Few companies outside the financial sectors employ full-time actuaries not connected with their human resources or benefits departments. In these cases, consulting actuaries are called in to render advice. At smaller companies, the HR actuary might even do double duty, assessing the risk of a potential move while administering insurance policies, for example.
Governments and nonprofits
Government entitlement plans are a lot like pension plans in the way actuaries manage risk, though working for the government certainly poses a unique challenge. For example, actuaries have been at the forefront of warning calls regarding the solvency of Social Security. The math here, of course, is depressingly simple: baby boomers are getting older and are living longer. Baby boomers also outnumber the next generation -- the ones paying into the Social Security program. More benefits plus fewer incoming dollars equals & a serious problem. The actuaries managing Social Security have their jobs cut out for them.
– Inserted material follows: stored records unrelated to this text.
run A:
==> flow/design.v (excerpt) <==
module FreqCounter(
	 input clock,
	 input reset,
	 input IPS_left,
     input IPS_mid,
     input IPS_right,
	 input signalleftred,
	 input signalleftblue,
	 input signalrightred,
	 input signalrightblue,	 
	 output right_red,
	 output left_red,
	 output left_forward,
     output left_backward,
     output right_forward,
     output right_backward,
	 output a, b, c, d, e, f, g,  
     output [3:0]an
    );
For scale: about 3800 cells after synthesis, roughly 26 I/O pins, ~28000 um^2 of cells after synthesis.
Settings: LEC_CHECK=0, ABC_AREA=1, CAP_MARGIN=20, CORE_MARGIN=2, CORE_UTILIZATION=72, CTS_CLUSTER_DIAMETER=359, CTS_CLUSTER_SIZE=14, SETUP_SLACK_MARGIN=0.94, SLEW_MARGIN=20; clock period 8.15 ns.
run.sh (not shown) runs the stock make flow with config.mk's settings and CLKGATE_MAP_FILE=.
Modified inputs, run B compared to run A
- CTS_CLUSTER_DIAMETER no longer set, was 359
- CTS_CLUSTER_SIZE no longer set, was 14
- SETUP_SLACK_MARGIN now 1.12, was 0.94
- PLACE_DENSITY_LB_ADDON now 0.01, previously not set
- the clock period (ns, I/O delays scaled along) now 6.64, was 8.15
--- outcome ---
Worst hold margin: run A vs run B — no meaningful difference. From run B to run A, flip-flop count did not move at all. Going from run A to run B, sequential power grows by about 23%. Summary: with run A as the reference, net switching power in run B moved up by more than a quarter. Looking at global routing met1 resource utilization, run B sits 2.3 points above run A. [compare] base=run A new=run B: total CTS buffers went up about 28%; average footprint of a synthesized cell has remained practically unchanged.
> inputs changed (run B -> run C)
- PLACE_DENSITY_LB_ADDON removed (was 0.01)
- ABC_AREA removed (was 1)
- SETUP_SLACK_MARGIN removed (was 1.12)
- CORE_UTILIZATION changed from 72 to 40
- the clock period (ns, I/O delays scaled along) changed from 6.64 to 8.07
### Flow results
Run C vs. run B: number of buffers outside the clock class in the layout went down, count of clock-net buffers in the final layout went up, share of total power in sequential cells went up, fraction of the cycle the final worst path needs went up, number of well taps went up.
In the tables for run C and run B, post-route core utilization reads higher with run B.
--- input diff run C..run D ---
- changing SLEW_MARGIN from 20 to 15
- setting TNS_END_PERCENT to 40 for the first time
- setting ABC_AREA to 1 for the first time
- changing CORE_MARGIN from 2 to 10
- setting MIN_ROUTING_LAYER to met1 for the first time
- changing the clock period (ns, I/O delays scaled along) from 8.07 to 6.74
### Flow results
There was hardly any difference in CTS clock-pin slew for the worst setup and hold paths between run D and run C.
On die area, run D does worse than run C.
The run showing the greater final worst-path setup slack is run C.
Run comparison: run D group drawing the most power combinational cells; run C group drawing the most power sequential cells
Delta (run D minus run C): proportion of cell area spent on the clock network -0.32 points, fraction of area in registers -3.2 points, synthesized cell count +about 36%.
Cmp run D and run C / final design instance area without fill / higher: run D
In run D, chip area in the Yosys report is higher than in run C.
Maximum buffer depth of the clock tree: run C vs run D identical
For run E, these inputs were changed with respect to run D:
- SLEW_MARGIN now 20, was 15
- CORE_MARGIN now 2, was 10
- CORE_UTILIZATION now 67, was 40
- MIN_ROUTING_LAYER no longer set, was met1
- TNS_END_PERCENT no longer set, was 40
- the clock period (ns, I/O delays scaled along) now 4.82, was 6.74
==> results <==
Final checks on run E, whose flow otherwise completed, came back failing, citing setup timing. Run E reports a lower tap cell instance count than run D does. Register fraction of the total cell area for run E is lower than for run D. The lower met2 wire length came out of run D. Run E vs run D — net switching power figure rose about 60%. Area occupied by multi-input gates, run E vs run D: up by a little under 10%.
Inputs modified between run E and run F:
- removing ABC_AREA (formerly 1)
- changing CORE_UTILIZATION from 67 to 70
- changing the clock period (ns, I/O delays scaled along) from 4.82 to 6.16
--- outcome ---
Run F finished every stage; the final checks, however, were not passed, the failures being setup timing. Run F ended up with a lower count of clock-buffer cells in the layout than run E did. When run F is set beside run E, its data arrival time of the critical path turns out to be 820 ps larger. Final critical delay including setup and external delays: run F vs run E up 800 ps. Compared with run E, in run F power after layout has decreased; count of instances resized after the clock tree is built down about 65%; final hold slack up 6.3 ps.

* * *

FreqCounter again, from the RTL that the note above started with.
==> flow/design.v (excerpt) <==
module FreqCounter(
	 input clock,
	 input reset,
	 input IPS_left,
     input IPS_mid,
     input IPS_right,
	 input signalleftred,
	 input signalleftblue,
	 input signalrightred,
	 input signalrightblue,	 
	 output right_red,
	 output left_red,
	 output left_forward,
     output left_backward,
     output right_forward,
     output right_backward,
	 output a, b, c, d, e, f, g,  
     output [3:0]an
    );
Settings: LEC_CHECK=0, ABC_AREA=1, CAP_MARGIN=20, CORE_MARGIN=2, CORE_UTILIZATION=72, CTS_CLUSTER_SIZE=15, PLACE_DENSITY_LB_ADDON=0.01, SETUP_SLACK_MARGIN=1.76, SLEW_MARGIN=20; clock period 7.12 ns.
Rerun with:
Settings changed: CTS_CLUSTER_DIAMETER set to 352, CTS_CLUSTER_SIZE 15 to not set, SETUP_SLACK_MARGIN 1.76 to -0.34.
Clock period 7.12 ns to 4.61 ns, I/O delays scaled along.
Effect: The changed run produced a layout that fails on setup timing; area after synthesis is unchanged; combinational power rose by 69%; final cell count increases by 3.8%; via count went up by 5.5%.
Rerun with:
Settings changed: ABC_AREA 1 to not set, CORE_UTILIZATION 72 to 65, CTS_CLUSTER_DIAMETER 352 to not set, PLACE_DENSITY_LB_ADDON 0.01 to not set, SETUP_SLACK_MARGIN -0.34 to 1.9.
Clock period 4.61 ns to 7.33 ns, I/O delays scaled along.
The new run passed the timing, design-rule and antenna checks.
Count of clock-buffer cells in the layout shrinks by 4.
Final cell count shrinks by 25%.
Utilization shrinks by 12 points.
Cell area shrinks by 12%.
Die area grows by 1.5%.
Worst setup slack gets better by 2.2 ns.
Clock power shrinks by about 36%.
Sequential cell count stays the same.
Hold slack gets worse by 0.0036 ns.
Rerun with:
Settings changed: CORE_UTILIZATION 65 to 40, CTS_CLUSTER_SIZE set to 69, HOLD_SLACK_MARGIN set to 0.05, SETUP_SLACK_MARGIN 1.9 to not set.
Clock period 7.33 ns to 9.32 ns, I/O delays scaled along.
Result:
- power falls by 24%
- clock skew hardly moves
- die area rises by 61%
- setup slack is better by 0.82 ns
- hold slack is better by 0.0031 ns
- global-route usage falls by 12 points
Rerun with:
Settings changed: CORE_UTILIZATION 40 to 72, CTS_CLUSTER_SIZE 69 to not set, HOLD_SLACK_MARGIN 0.05 to not set, PLACE_DENSITY_LB_ADDON set to 0.01, SETUP_SLACK_MARGIN set to 1.92.
Clock period 9.32 ns to 7.07 ns, I/O delays scaled along.
Result:
- The changed run ran to the end with no violations
- worst setup slack loses 1.2 ns
- synthesized area stays the same
- synthesized cell count is unchanged
- worst hold slack hardly moves
- cell area climbs by 4.6%
- total power rises by 32%
- via count rose by 6.3%
- clock power grows by 30%
- sequential share of layout area goes down by 1.4 points
- routed wire length rose by 6.4%
Rerun with:
Settings changed: ABC_AREA set to 1, CORE_UTILIZATION 72 to 69, PLACE_DENSITY_LB_ADDON 0.01 to not set, SETUP_SLACK_MARGIN 1.92 to not set, TNS_END_PERCENT set to 5.
Clock period 7.07 ns to 5.8 ns, I/O delays scaled along.
Effect:
- fmax rose by about a fifth
- die size rose by roughly a tenth
- clock power rose by about a fifth
Power is estimated from default activity; no workload was simulated.
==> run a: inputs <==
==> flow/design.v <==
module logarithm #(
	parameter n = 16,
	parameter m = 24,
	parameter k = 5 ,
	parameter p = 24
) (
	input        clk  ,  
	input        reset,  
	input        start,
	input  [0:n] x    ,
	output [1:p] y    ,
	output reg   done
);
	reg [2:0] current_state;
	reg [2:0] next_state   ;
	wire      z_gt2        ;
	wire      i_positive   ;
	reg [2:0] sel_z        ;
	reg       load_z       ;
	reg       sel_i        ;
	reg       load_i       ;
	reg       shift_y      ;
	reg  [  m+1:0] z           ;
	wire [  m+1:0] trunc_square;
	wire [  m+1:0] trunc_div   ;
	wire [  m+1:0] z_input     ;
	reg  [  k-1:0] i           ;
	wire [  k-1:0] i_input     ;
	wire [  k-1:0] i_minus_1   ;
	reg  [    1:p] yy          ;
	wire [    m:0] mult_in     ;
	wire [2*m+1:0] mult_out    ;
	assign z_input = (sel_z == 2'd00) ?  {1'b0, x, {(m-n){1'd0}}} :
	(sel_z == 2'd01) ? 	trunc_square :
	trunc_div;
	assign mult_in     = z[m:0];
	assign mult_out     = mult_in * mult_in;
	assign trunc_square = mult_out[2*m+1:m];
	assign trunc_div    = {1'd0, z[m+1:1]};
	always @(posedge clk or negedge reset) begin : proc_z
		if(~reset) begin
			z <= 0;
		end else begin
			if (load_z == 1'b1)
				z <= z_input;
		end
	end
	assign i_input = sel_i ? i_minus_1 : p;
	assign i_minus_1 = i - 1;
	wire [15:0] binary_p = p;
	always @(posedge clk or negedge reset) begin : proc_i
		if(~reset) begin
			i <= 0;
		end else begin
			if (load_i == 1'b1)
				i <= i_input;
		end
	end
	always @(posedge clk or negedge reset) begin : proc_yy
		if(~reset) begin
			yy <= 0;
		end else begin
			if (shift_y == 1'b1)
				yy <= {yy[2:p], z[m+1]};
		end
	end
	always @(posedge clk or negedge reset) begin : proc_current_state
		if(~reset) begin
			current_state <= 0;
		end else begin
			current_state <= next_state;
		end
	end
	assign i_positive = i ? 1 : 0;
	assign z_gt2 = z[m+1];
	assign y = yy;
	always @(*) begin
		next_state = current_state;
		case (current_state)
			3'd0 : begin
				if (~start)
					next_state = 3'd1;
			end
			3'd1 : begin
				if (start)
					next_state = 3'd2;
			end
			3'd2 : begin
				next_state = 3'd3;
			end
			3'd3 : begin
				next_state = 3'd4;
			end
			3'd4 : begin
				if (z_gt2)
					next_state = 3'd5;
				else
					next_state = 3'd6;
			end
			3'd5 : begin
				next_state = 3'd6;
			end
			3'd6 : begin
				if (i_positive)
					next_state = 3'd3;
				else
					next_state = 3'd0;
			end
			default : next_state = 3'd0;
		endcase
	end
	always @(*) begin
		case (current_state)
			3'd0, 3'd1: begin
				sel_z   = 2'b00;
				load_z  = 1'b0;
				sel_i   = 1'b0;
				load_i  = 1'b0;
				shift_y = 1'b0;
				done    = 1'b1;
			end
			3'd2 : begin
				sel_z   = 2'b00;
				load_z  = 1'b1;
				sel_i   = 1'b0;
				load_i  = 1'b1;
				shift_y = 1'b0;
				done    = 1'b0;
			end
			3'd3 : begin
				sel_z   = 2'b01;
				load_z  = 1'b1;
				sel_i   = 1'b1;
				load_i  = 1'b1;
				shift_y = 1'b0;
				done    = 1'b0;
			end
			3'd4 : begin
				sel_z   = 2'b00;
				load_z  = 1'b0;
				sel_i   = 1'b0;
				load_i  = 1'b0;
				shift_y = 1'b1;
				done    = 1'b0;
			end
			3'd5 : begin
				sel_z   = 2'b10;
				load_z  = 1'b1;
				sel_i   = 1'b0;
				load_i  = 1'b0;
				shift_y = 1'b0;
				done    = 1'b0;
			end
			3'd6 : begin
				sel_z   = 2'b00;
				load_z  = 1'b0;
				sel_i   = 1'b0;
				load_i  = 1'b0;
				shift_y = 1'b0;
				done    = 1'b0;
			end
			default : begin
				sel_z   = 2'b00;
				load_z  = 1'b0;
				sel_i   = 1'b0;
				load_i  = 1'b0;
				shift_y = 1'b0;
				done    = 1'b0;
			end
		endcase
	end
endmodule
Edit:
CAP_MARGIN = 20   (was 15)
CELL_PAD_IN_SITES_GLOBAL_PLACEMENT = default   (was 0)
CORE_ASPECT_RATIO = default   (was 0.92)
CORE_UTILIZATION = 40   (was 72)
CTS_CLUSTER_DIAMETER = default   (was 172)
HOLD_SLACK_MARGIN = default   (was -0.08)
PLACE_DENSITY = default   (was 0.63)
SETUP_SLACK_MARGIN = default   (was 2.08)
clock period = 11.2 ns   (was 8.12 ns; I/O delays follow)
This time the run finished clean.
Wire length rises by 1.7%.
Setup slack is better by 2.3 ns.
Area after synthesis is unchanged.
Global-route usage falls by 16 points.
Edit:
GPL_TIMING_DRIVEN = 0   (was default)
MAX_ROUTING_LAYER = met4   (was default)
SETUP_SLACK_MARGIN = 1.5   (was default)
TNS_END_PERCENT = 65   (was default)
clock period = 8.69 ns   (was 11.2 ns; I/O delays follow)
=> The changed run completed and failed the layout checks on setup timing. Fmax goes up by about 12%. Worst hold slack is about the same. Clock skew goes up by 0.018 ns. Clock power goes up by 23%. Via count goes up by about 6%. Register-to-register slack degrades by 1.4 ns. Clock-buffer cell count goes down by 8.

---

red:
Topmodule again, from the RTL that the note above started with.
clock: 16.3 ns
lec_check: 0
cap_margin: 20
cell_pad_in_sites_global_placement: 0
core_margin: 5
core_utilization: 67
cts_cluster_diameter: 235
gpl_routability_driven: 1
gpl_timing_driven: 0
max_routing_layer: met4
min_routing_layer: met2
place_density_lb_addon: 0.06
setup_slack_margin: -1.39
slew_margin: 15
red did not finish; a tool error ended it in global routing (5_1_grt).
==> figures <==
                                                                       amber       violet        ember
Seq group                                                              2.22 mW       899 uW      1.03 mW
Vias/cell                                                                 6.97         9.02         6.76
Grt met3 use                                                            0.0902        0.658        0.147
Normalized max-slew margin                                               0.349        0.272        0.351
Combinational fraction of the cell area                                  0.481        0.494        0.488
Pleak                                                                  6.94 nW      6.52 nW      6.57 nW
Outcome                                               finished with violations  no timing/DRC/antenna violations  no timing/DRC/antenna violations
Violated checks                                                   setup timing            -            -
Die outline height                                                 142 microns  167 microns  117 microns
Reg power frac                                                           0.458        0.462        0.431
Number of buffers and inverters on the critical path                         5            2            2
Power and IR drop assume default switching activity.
## build 1
==> flow/design.v <==
`timescale 1ns / 1ps
module button_debounce (
    input clk,        
    input rst,        
    input button_in,  
    output reg button_out  
);
    parameter integer DEBOUNCE_TIME = 200; 
    reg [19:0] counter;
    reg button_state;
    always @(posedge clk or posedge rst) begin
        if (rst) begin
            counter <= 0;
            button_state <= 0;
            button_out <= 0;
        end else begin
            if (button_in != button_state) begin
                counter <= counter + 1;
                if (counter >= DEBOUNCE_TIME) begin
                    button_state <= button_in;
                    button_out <= button_in;
                    counter <= 0;
                end
            end else begin
                counter <= 0;
            end
        end
    end
endmodule
`timescale 1ns / 1ps
module operatorremainder(
    input [35:0] n,
    output reg is_multiple
);
	parameter DIVISOR = 20000;
	reg [35:0] temp;
	reg [35:0] quotient;
	reg [35:0] remainder;
	integer i;
	always @(*) begin
        temp = n;
        quotient = 0;
        remainder = 0;
        for (i = 35; i >= 0; i = i - 1) begin
            quotient = (quotient << 1) | (temp[i] ? 1'b1 : 1'b0);
            if (quotient >= DIVISOR) begin
                quotient = quotient - DIVISOR;
                remainder = (remainder << 1) | 1'b1;
            end else begin
                remainder = (remainder << 1);
            end
        end
        is_multiple = (quotient == 0);
    end
endmodule
`timescale 1ns / 1ps
module ClockTest(
	input clk,
	input rst,
	input btn,
	output reg [6:0] seg,  
	output reg [3:0] an,
	output reg buttons_pressed, 
	output reg buttons_released 
);
	wire is_divisible;  
   reg [7:0] counter;  
   reg [35:0] cnt;	 
   wire buttons_out;
	reg buttons_out_prev;
   wire [6:0] segments [15:0];  
	reg [3:0] ones;  
   reg [3:0] tens;  
	reg [3:0] s_ones;  
	reg [3:0] s_tens;  
   reg [6:0] refresh_counter;  
   reg refresh_flag;	 
   reg [7:0] clk_display;  
      assign segments[0] = 7'b1000000;   
      assign segments[1] = 7'b1111001;   
      assign segments[2] = 7'b0100100;   
      assign segments[3] = 7'b0110000;   
      assign segments[4] = 7'b0011001;   
      assign segments[5] = 7'b0010010;   
      assign segments[6] = 7'b0000010;   
      assign segments[7] = 7'b1111000;   
      assign segments[8] = 7'b0000000;   
      assign segments[9] = 7'b0010000;   
      assign segments[10] = 7'b0001000;  
      assign segments[11] = 7'b0000011;  
      assign segments[12] = 7'b1000110;  
      assign segments[13] = 7'b0100001;  
      assign segments[14] = 7'b0000110;  
      assign segments[15] = 7'b0001110;  
   button_debounce debounce (
		.clk(clk),
		.rst(rst),
		.button_in(btn),
		.button_out(buttons_out)
   );
   operatorremainder remainder (
        .n(cnt),
        .is_multiple(is_divisible)
    );
   always @ (posedge clk or posedge rst) begin
      if (rst) begin  
         cnt <= 0;
         counter <= 0;
			ones <= 0;
			tens <= 0;
			s_ones <= 0;
			s_tens <= 0;
			clk_display <= 0;
			buttons_out_prev <= 0;
			buttons_pressed <= 0;
			buttons_released <= 0;
      end else begin
			if(cnt == 1_200_000 -1) begin 
				cnt <= 0;
				ones <= 0;
				tens <= 0;
				s_ones <= 0;
				s_tens <= 0;
				clk_display <= 0;
			end else begin
			if (is_divisible) begin 
				if(clk_display == 60) begin
					s_ones <= 0;
					s_tens <= 0;
				end else begin
					clk_display <= clk_display+1;
					if(s_ones == 9) begin
						s_ones <= 0;
						s_tens <= s_tens + 1;
					end else begin
						s_ones <= s_ones + 1;
					end
				end
			end
			buttons_out_prev <= buttons_out;
			buttons_pressed <= (buttons_out & ~buttons_out_prev);	  
			buttons_released <= (~buttons_out & buttons_out_prev);  
			if (buttons_pressed) begin
				if (ones == 9) begin
					ones <= 0;
					if (tens == 9) begin
						tens <= 0;
					end else begin
						tens <= tens + 1;
					end
				end else begin
				ones <= ones + 1;
				end
			end
			cnt <= cnt + 1;
         end   
      end
   end
	always @(posedge clk or posedge rst) begin
		if (rst) begin
			refresh_counter <= 0;
			refresh_flag <= 0;
		end else begin
		refresh_counter <= refresh_counter + 1;
		if (refresh_counter == 250) begin   
			refresh_counter <= 0;
			refresh_flag <= ~refresh_flag;
		end
		end
	end
	always @(posedge clk or posedge rst) begin
		if (rst) begin
			seg <= 7'b1111111;
			an <= 4'b1111;
		end else
		case (refresh_counter[6:5])
			2'b00: begin
				seg <= segments[ones];
				an <= 4'b1110; 
			end
			2'b01: begin
				seg <= segments[tens];
				an <= 4'b1101; 
			end
				2'b10: begin
				seg <= segments[s_ones];
				an <= 4'b1011; 
			end
				2'b11: begin
				seg <= segments[s_tens];
				an <= 4'b0111; 
			end
		endcase
end
endmodule
Settings: LEC_CHECK=0, ABC_AREA=1, CAP_MARGIN=20, CORE_MARGIN=2, CORE_UTILIZATION=70, CTS_CLUSTER_SIZE=85, HOLD_SLACK_MARGIN=-0.1, MAX_ROUTING_LAYER=met4, SLEW_MARGIN=20; clock period 45.2 ns.
run.sh (not shown) runs the stock make flow with config.mk's settings and CLKGATE_MAP_FILE=.
Every stage of the flow completed for build 1, and the final layout passed the timing, design-rule and antenna checks.
The following lists how build 37 was set up differently from build 1:
- removing CTS_CLUSTER_SIZE (formerly 85)
- changing CORE_UTILIZATION from 70 to 40
- removing ABC_AREA (formerly 1)
- removing HOLD_SLACK_MARGIN (formerly -0.1)
- removing MAX_ROUTING_LAYER (formerly met4)
- changing the clock period (ns, I/O delays scaled along) from 45.2 to 50.0
--- outcome ---
Summary of build 37 over build 1: leakage power summed over all cells fell by 9.2 nW; adder and majority cell fraction of the synthesized area shows an increase of 0.23 points.
Combinational share of power ends up higher on build 37.
Est. power | build 37 vs build 1 | build 37 higher
Build 1 → build 37: detailed-route via count dropped about 3%, wire length of the first global-routing pass higher.
Modified inputs, build 95 compared to build 37
- CTS_CLUSTER_DIAMETER: unset -> 236
- SETUP_SLACK_MARGIN: unset -> 5.0
- CTS_CLUSTER_SIZE: unset -> 69
- CORE_MARGIN: 2 -> 10
- TNS_END_PERCENT: unset -> 10
- MAX_ROUTING_LAYER: unset -> met4
- HOLD_SLACK_MARGIN: unset -> 0.08
- GPL_ROUTABILITY_DRIVEN: unset -> 0
- CAP_MARGIN: 20 -> 30
- CORE_ASPECT_RATIO: unset -> 0.71
- CELL_PAD_IN_SITES_DETAIL_PLACEMENT: unset -> 1
- ABC_AREA: unset -> 1
- SLEW_MARGIN: 20 -> 5
## What came out
- Delta (build 95 minus build 37): clock period minus worst slack shows a reduction of 12.69 ns; non-clock buffer count has decreased; met2 capacity usage during global routing went down; overall routing resource usage now sits lower.
- Relative to build 37, the final cell area reported for build 95 is higher.
- Against build 37, worst hold slack after final layout in build 95 came out worse.
- Of the two values seen for library cell contributing the largest single delay on the critical path, sky130_fd_sc_hd__a2111oi_0 was produced by build 37 and sky130_fd_sc_hd__nand3_4 by build 95.
- Sequential share of layout area was lower in build 95 than in build 37.
- Going from build 37 to build 95, final core utilization has decreased; source-to-sink clock delay at the later pin of the worst-skew pair picked up an extra 0.02 ns; met3 layer usage reported by global route moved up.
Design alu_top, start of the top module:
module alu_top (
    input             clk,
    input      [31:0] A,
    input      [31:0] B,
    input      [3:0]  ALU_Sel,
    output reg [31:0] ALU_Out,
    output reg        Carryout,
    output reg        Overflow
);
Size in the first run: about 100 flip-flops, ~100 I/O pins, roughly 0.041 mm² of cells after synthesis.
==> flow/config.mk <==
export PLATFORM = sky130hd
export DESIGN_NAME = alu_top
export DESIGN_NICKNAME = alu_top
export VERILOG_FILES = /design/flow/design.v
export SDC_FILE = /design/flow/constraint.sdc
export NUM_CORES = 4
export LEC_CHECK = 0
export ABC_AREA = 1
export CAP_MARGIN = 15
export CORE_ASPECT_RATIO = 1.03
export CORE_MARGIN = 2
export CORE_UTILIZATION = 55
export CTS_CLUSTER_DIAMETER = 330
export CTS_CLUSTER_SIZE = 11
export GPL_ROUTABILITY_DRIVEN = 0
export MIN_ROUTING_LAYER = met1
export PLACE_DENSITY = 0.6
export SLEW_MARGIN = 20
export TNS_END_PERCENT = 15
==> flow/constraint.sdc <==
create_clock -name core_clock -period 10.2 [get_ports {clk}]
set_input_delay 2.0400 -clock core_clock [delete_from_list [all_inputs] [get_ports {clk}]]
set_output_delay 2.0400 -clock core_clock [all_outputs]
set_load 0.01 [all_outputs]
run.sh (not shown) runs the stock make flow with config.mk's settings and CLKGATE_MAP_FILE=.
==> next run, changes <==
==> flow/config.mk (replaced) <==
export PLATFORM = sky130hd
export DESIGN_NAME = alu_top
export DESIGN_NICKNAME = alu_top
export VERILOG_FILES = /design/flow/design.v
export SDC_FILE = /design/flow/constraint.sdc
export NUM_CORES = 4
export LEC_CHECK = 0
export CAP_MARGIN = 15
export CELL_PAD_IN_SITES_DETAIL_PLACEMENT = 2
export CORE_ASPECT_RATIO = 1.03
export CORE_MARGIN = 2
export CORE_UTILIZATION = 55
export GPL_ROUTABILITY_DRIVEN = 0
export GPL_TIMING_DRIVEN = 0
export MAX_ROUTING_LAYER = met5
export MIN_ROUTING_LAYER = met1
export PLACE_DENSITY = 0.55
export SETUP_SLACK_MARGIN = 1.31
export SLEW_MARGIN = 15
export TNS_END_PERCENT = 50
Result:
- The changed run failed in detailed placement
- die size goes down by about 7%
- synthesized area is lower by 7.4%
- synthesized cell count decreases by about 26%
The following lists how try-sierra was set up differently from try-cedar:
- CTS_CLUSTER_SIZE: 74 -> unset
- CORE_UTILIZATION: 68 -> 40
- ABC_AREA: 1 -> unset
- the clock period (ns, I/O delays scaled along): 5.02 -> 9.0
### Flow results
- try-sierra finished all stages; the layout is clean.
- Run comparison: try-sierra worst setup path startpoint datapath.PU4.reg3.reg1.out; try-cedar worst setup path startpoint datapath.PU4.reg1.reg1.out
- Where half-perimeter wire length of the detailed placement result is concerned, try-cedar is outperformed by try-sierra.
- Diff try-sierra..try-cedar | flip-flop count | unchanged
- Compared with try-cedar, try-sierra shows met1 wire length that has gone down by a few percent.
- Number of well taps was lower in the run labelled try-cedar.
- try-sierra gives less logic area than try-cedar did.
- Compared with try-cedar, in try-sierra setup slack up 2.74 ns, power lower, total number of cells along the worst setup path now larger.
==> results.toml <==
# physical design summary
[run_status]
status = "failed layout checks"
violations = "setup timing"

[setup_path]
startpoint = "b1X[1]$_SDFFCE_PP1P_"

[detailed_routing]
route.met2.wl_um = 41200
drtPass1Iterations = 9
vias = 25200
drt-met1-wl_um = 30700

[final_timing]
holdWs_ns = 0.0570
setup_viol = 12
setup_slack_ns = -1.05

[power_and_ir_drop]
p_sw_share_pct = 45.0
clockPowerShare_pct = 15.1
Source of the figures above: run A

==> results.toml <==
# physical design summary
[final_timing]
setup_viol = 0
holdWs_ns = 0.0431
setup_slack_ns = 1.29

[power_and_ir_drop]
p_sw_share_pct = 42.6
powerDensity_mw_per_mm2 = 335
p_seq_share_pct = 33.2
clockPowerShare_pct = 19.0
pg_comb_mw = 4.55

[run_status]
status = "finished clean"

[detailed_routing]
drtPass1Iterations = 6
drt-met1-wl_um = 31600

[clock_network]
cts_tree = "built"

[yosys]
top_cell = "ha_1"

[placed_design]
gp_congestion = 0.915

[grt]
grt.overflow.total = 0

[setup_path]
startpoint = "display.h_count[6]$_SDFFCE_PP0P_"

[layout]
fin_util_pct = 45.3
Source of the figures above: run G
Actuaries are also used throughout government programs. Medicare and Medicaid have similar structures, as do a variety of housing and grant programs. Actuaries are even used by the Department of Defense to help project risks in deployment and the costs associated with those risks. And the Treasury Department has a staff of actuaries to project tax income for the budgeting offices of the various federal agencies. Local and state governments use actuaries in a similar manner.
Outside of government, actuaries have had successful careers in a variety of nonprofit environments. College endowments, for example, are run by money managers, but it's the actuaries who tell the money managers how much they need to make and how much risk they can take on in order to do so. And nonprofits have insurance programs and activity risks much like any corporation would. Consulting actuaries can find work here as well.